Lessons and Action Items for Your Team
Stop treating your CI/CD pipeline as a trusted environment. It's infrastructure that processes untrusted input—in this case, third-party packages and security tools themselves.
Pin your dependencies with hash verification: Replace litellm>=1.82.0 with exact versions and SHA256 hashes. Use tools like pip-tools or Poetry to generate lock files that specify not just versions but cryptographic hashes. When a new version appears, your build should fail until someone explicitly reviews and updates the lock file.
Implement egress filtering for build environments: Your CI/CD runners should not have unrestricted internet access. Create an allowlist of necessary domains (package repositories, artifact registries) and block everything else. The exfiltration to models.litellm[.]cloud would have failed immediately.
Isolate security scanning tools: Run Trivy and similar scanners in separate, restricted containers or VMs with read-only access to your codebase. They should report findings but lack the ability to modify packages or deployment artifacts. This maps directly to ISO/IEC 27001:2022 Control 8.31's separation requirements.

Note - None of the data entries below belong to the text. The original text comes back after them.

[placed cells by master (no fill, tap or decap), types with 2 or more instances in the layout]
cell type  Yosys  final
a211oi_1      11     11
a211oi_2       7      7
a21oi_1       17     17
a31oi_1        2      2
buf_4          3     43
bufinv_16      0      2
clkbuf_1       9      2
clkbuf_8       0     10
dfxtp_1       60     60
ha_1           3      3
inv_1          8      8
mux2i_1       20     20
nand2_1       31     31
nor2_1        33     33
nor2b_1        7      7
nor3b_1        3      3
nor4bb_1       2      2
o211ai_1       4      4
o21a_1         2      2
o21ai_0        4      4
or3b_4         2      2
## src/hdl/counter_array_pkg.sv

```systemverilog
// register map and field constants for the counter array register block
package counter_array_pkg;
    localparam int          DATA_W       = 8;
    localparam int          ADDR_W       = 8;
    localparam int          NUM_MODULES  = 6;
    // printed register offsets (byte addresses; some are not multiples of 4)
    localparam logic [7:0]  OFF_CNT_LOW  = 8'hF9;
    localparam logic [7:0]  OFF_CNT_HIGH = 8'hFA;
    localparam logic [7:0]  OFF_M0_LOW   = 8'hFB;
    localparam logic [7:0]  OFF_M0_HIGH  = 8'hFC;
    localparam logic [7:0]  OFF_M1_LOW   = 8'hE9;
    localparam logic [7:0]  OFF_M1_HIGH  = 8'hEA;
    localparam logic [7:0]  OFF_M2_LOW   = 8'hEB;
    localparam logic [7:0]  OFF_M2_HIGH  = 8'hEC;
    localparam logic [7:0]  OFF_M3_LOW   = 8'hED;
    localparam logic [7:0]  OFF_M3_HIGH  = 8'hEE;
    localparam logic [7:0]  OFF_M4_LOW   = 8'hFD;
    localparam logic [7:0]  OFF_M4_HIGH  = 8'hFE;
    localparam logic [7:0]  OFF_M5_LOW   = 8'hD2;
    localparam logic [7:0]  OFF_M5_HIGH  = 8'hD3;
    // control and status registers placed in free space
    localparam logic [7:0]  OFF_CONTROL  = 8'hC0;
    localparam logic [7:0]  OFF_ENABLES  = 8'hC1;
    // control register fields
    localparam int          CTL_RUN      = 0;
    localparam int          CTL_WDTEN    = 1;
    localparam int          CTL_RELSEL   = 2;
    localparam int          CTL_LEN_LO   = 3;
    localparam int          CTL_LEN_HI   = 4;
    localparam logic [7:0]  RST_BYTE     = 8'h00;
    localparam logic [15:0] RST_WORD     = 16'h0000;
    localparam logic [7:0]  RST_CONTROL  = 8'h00;
    localparam logic [3:0]  RST_LENGTH   = 4'h8;
    localparam logic [7:0]  UNMAPPED_RD  = 8'h00;
endpackage : counter_array_pkg

```

## src/hdl/counter_array_register_access.sv

```systemverilog
// register interface of the 16-bit counter array with six compare modules
//
// Added by the designer: the Wishbone slave port.
`timescale 1ns/10ps
module counter_array_register_access
    import counter_array_pkg::*;
#(
    parameter int MODULES = counter_array_pkg::NUM_MODULES
) (
    // clock and reset
    input  wire logic                    clk,
    input  wire logic                    reset_n,
    // classic wishbone slave
    input  wire logic                    cyc_i,
    input  wire logic                    stb_i,
    input  wire logic                    we_i,
    input  wire logic [counter_array_pkg::ADDR_W-1:0] adr_i,
    input  wire logic [counter_array_pkg::DATA_W-1:0] dat_i,
    input  wire logic                    sel_i,
    output logic      [counter_array_pkg::DATA_W-1:0] dat_o,
    output logic                         ack_o,
    // block outputs
    output logic      [15:0]             counterValue,
    output logic      [MODULES-1:0]      compareFunctionEnable,
    output logic      [MODULES-1:0]      compareMatch,
    output logic      [3:0]              pwmLengthBits
);
    import counter_array_pkg::*;

    // register map, byte addressed
    //   counter low byte      live bits 7:0 of the shared counter
    //   counter high byte     reads the snapshot, writes bits 15:8
    //   module n low byte     capture or reload bits 7:0 of module n
    //   module n high byte    capture or reload bits 15:8 of module n
    //   control byte          run, watchdog, reload select, length code
    //   enables byte          compare enables of all modules at once
    //
    // control byte layout
    //   bit 0     counter runs, one step per clock
    //   bit 1     watchdog on, counter bytes locked
    //   bit 2     module bytes reach the reload bank
    //   bits 4:3  length code, 8 to 11 bit cycles
    //   bits 7:5  stored and read back, no effect
    //
    // bus timing
    //   a request is taken on the first edge that sees
    //   cyc and stb high with ack low
    //   ack rises after that edge and stands one cycle
    //   with stb held, ack drops for one cycle and then rises again,
    //   so at most one request every two cycles
    //   read data is registered and holds until the next read
    //
    // counter bytes
    //   a read of the low byte also catches the upper byte,
    //   so software reads low then high for a coherent value
    //   reading high first returns whatever the last low read caught
    //   a software write wins over the running increment,
    //   so a write lands exactly as written
    //   with the watchdog on, writes are acked but dropped;
    //   software sees no error and must read back if it cares
    //
    // module bytes
    //   reload select steers reads as well as writes,
    //   so software must leave it in a known state
    //   a low write clears the compare enable, a high write sets it;
    //   writing low then high leaves the comparator armed
    //   only once the full value is in place
    //   writing high then low leaves it disarmed
    //   the enables byte can override both, a module byte write
    //   takes priority when both happen in one cycle
    //
    // comparator
    //   match is registered, so it shows one cycle after
    //   the counter meets the capture value
    //   the reload bank never takes part in the compare here
    //
    // limitations
    //   no interrupt, no capture pins, no pulse output
    //   the length code only shows on its output port
    //   byte select only gates writes; reads ignore it

    typedef logic [15:0] word_t;
    typedef logic [7:0]  offset_t;

    // module address table, indexed by module number
    function automatic offset_t lowOffset(input int idx);
        case (idx)
            0:       lowOffset = OFF_M0_LOW;
            1:       lowOffset = OFF_M1_LOW;
            2:       lowOffset = OFF_M2_LOW;
            3:       lowOffset = OFF_M3_LOW;
            4:       lowOffset = OFF_M4_LOW;
            default: lowOffset = OFF_M5_LOW;
        endcase
    endfunction : lowOffset

    function automatic offset_t highOffset(input int idx);
        case (idx)
            0:       highOffset = OFF_M0_HIGH;
            1:       highOffset = OFF_M1_HIGH;
            2:       highOffset = OFF_M2_HIGH;
            3:       highOffset = OFF_M3_HIGH;
            4:       highOffset = OFF_M4_HIGH;
            default: highOffset = OFF_M5_HIGH;
        endcase
    endfunction : highOffset

    logic        [7:0]  control;
    logic        [7:0]  snapshotHigh;
    word_t              counter;
    word_t              captureValue [MODULES];
    word_t              reloadValue  [MODULES];
    logic               busReq;
    logic               wrStrobe;
    logic               rdStrobe;
    logic               watchdogOn;
    logic               reloadSel;
    logic               running;
    logic        [7:0]  next_rdData;
    logic [MODULES-1:0] hitLow;
    logic [MODULES-1:0] hitHigh;

    // one-cycle answer; ack drops the cycle after it rose
    assign busReq   = cyc_i && stb_i && !ack_o;
    assign wrStrobe = busReq && we_i && sel_i;
    assign rdStrobe = busReq && !we_i;

    assign watchdogOn = control[CTL_WDTEN];
    assign reloadSel  = control[CTL_RELSEL];
    assign running    = control[CTL_RUN];

    // decode which module byte the current address hits
    always_comb begin
        for (int i = 0; i < MODULES; i++) begin
            hitLow[i]  = (adr_i == lowOffset(i));
            hitHigh[i] = (adr_i == highOffset(i));
        end
    end

    // bus acknowledge
    always_ff @(posedge clk or negedge reset_n) begin
        if (!reset_n) begin
            ack_o <= 1'b0;
        end else begin
            ack_o <= busReq;
        end
    end

    // control register: run, watchdog enable, reload select, length code
    always_ff @(posedge clk or negedge reset_n) begin
        if (!reset_n) begin
            control <= RST_CONTROL;
        end else if (wrStrobe && adr_i == OFF_CONTROL) begin
            control <= dat_i;
        end
    end

    // shared counter; software writes locked while the watchdog runs
    always_ff @(posedge clk or negedge reset_n) begin
        if (!reset_n) begin
            counter <= RST_WORD;
        end else if (wrStrobe && adr_i == OFF_CNT_LOW && !watchdogOn) begin
            counter[7:0] <= dat_i;
        end else if (wrStrobe && adr_i == OFF_CNT_HIGH && !watchdogOn) begin
            counter[15:8] <= dat_i;
        end else if (running) begin
            counter <= counter + 16'h0001;
        end
    end

    // upper byte caught on a low-byte read so a pair reads coherently
    always_ff @(posedge clk or negedge reset_n) begin
        if (!reset_n) begin
            snapshotHigh <= RST_BYTE;
        end else if (rdStrobe && adr_i == OFF_CNT_LOW) begin
            snapshotHigh <= counter[15:8];
        end
    end

    // per-module value storage and compare-enable side effects
    generate
        for (genvar m = 0; m < MODULES; m++) begin : gen_module
            always_ff @(posedge clk or negedge reset_n) begin
                if (!reset_n) begin
                    captureValue[m] <= RST_WORD;
                    reloadValue[m]  <= RST_WORD;
                end else if (wrStrobe && hitLow[m]) begin
                    if (reloadSel) begin
                        reloadValue[m][7:0] <= dat_i;
                    end else begin
                        captureValue[m][7:0] <= dat_i;
                    end
                end else if (wrStrobe && hitHigh[m]) begin
                    if (reloadSel) begin
                        reloadValue[m][15:8] <= dat_i;
                    end else begin
                        captureValue[m][15:8] <= dat_i;
                    end
                end
            end

            // low write clears, high write sets; order lets end enabled
            always_ff @(posedge clk or negedge reset_n) begin
                if (!reset_n) begin
                    compareFunctionEnable[m] <= 1'b0;
                end else if (wrStrobe && hitLow[m]) begin
                    compareFunctionEnable[m] <= 1'b0;
                end else if (wrStrobe && hitHigh[m]) begin
                    compareFunctionEnable[m] <= 1'b1;
                end else if (wrStrobe && adr_i == OFF_ENABLES) begin
                    compareFunctionEnable[m] <= dat_i[m];
                end
            end

            // comparator only runs while its enable is set
            always_ff @(posedge clk or negedge reset_n) begin
                if (!reset_n) begin
                    compareMatch[m] <= 1'b0;
                end else begin
                    compareMatch[m] <= compareFunctionEnable[m]
                        && (counter == captureValue[m]);
                end
            end
        end
    endgenerate

    // length code 00..11 gives 8..11 bit cycles
    always_ff @(posedge clk or negedge reset_n) begin
        if (!reset_n) begin
            pwmLengthBits <= RST_LENGTH;
        end else begin
            pwmLengthBits <= RST_LENGTH + {2'b00,
                control[CTL_LEN_HI:CTL_LEN_LO]};
        end
    end

    // read multiplexer; unmapped addresses read zero
    always_comb begin
        next_rdData = UNMAPPED_RD;
        if (adr_i == OFF_CNT_LOW) begin
            next_rdData = counter[7:0];
        end else if (adr_i == OFF_CNT_HIGH) begin
            next_rdData = snapshotHigh;
        end else if (adr_i == OFF_CONTROL) begin
            next_rdData = control;
        end else if (adr_i == OFF_ENABLES) begin
            next_rdData = 8'h00;
            next_rdData[MODULES-1:0] = compareFunctionEnable;
        end
        for (int i = 0; i < MODULES; i++) begin
            if (hitLow[i]) begin
                next_rdData = reloadSel ? reloadValue[i][7:0]
                                        : captureValue[i][7:0];
            end else if (hitHigh[i]) begin
                next_rdData = reloadSel ? reloadValue[i][15:8]
                                        : captureValue[i][15:8];
            end
        end
    end

    // read data registered with the acknowledge
    always_ff @(posedge clk or negedge reset_n) begin
        if (!reset_n) begin
            dat_o <= RST_BYTE;
        end else if (rdStrobe) begin
            dat_o <= next_rdData;
        end
    end

    assign counterValue = counter;

endmodule : counter_array_register_access

```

Monitor for persistence mechanisms: Deploy runtime security tools that detect new systemd services, cron jobs, or startup scripts. The 50-minute polling interval represents a clear behavioral signature. Configure alerts for any process establishing scheduled external communications.
Verify package signatures when available: Python packages can include PGP signatures. Configure your package manager to verify signatures for critical dependencies. For packages without signatures, maintain an internal mirror where you re-sign packages after manual security review.
Audit your current dependencies: Run pip list or equivalent across all environments. Check if you installed litellm 1.82.7 or 1.82.8 between March 24 and when the compromise was disclosed. If yes, assume full compromise: rotate all credentials accessible from those environments, review systemd services, and check for outbound connections to checkmarx[.]zone and models.litellm[.]cloud.
The sophistication here isn't the malware—it's the attack vector. TeamPCP didn't need to find a zero-day or phish your developers. They compromised a security tool that your CI/CD pipeline trusts implicitly. Your next security assessment should include this question: what happens if the tools that check our security get compromised?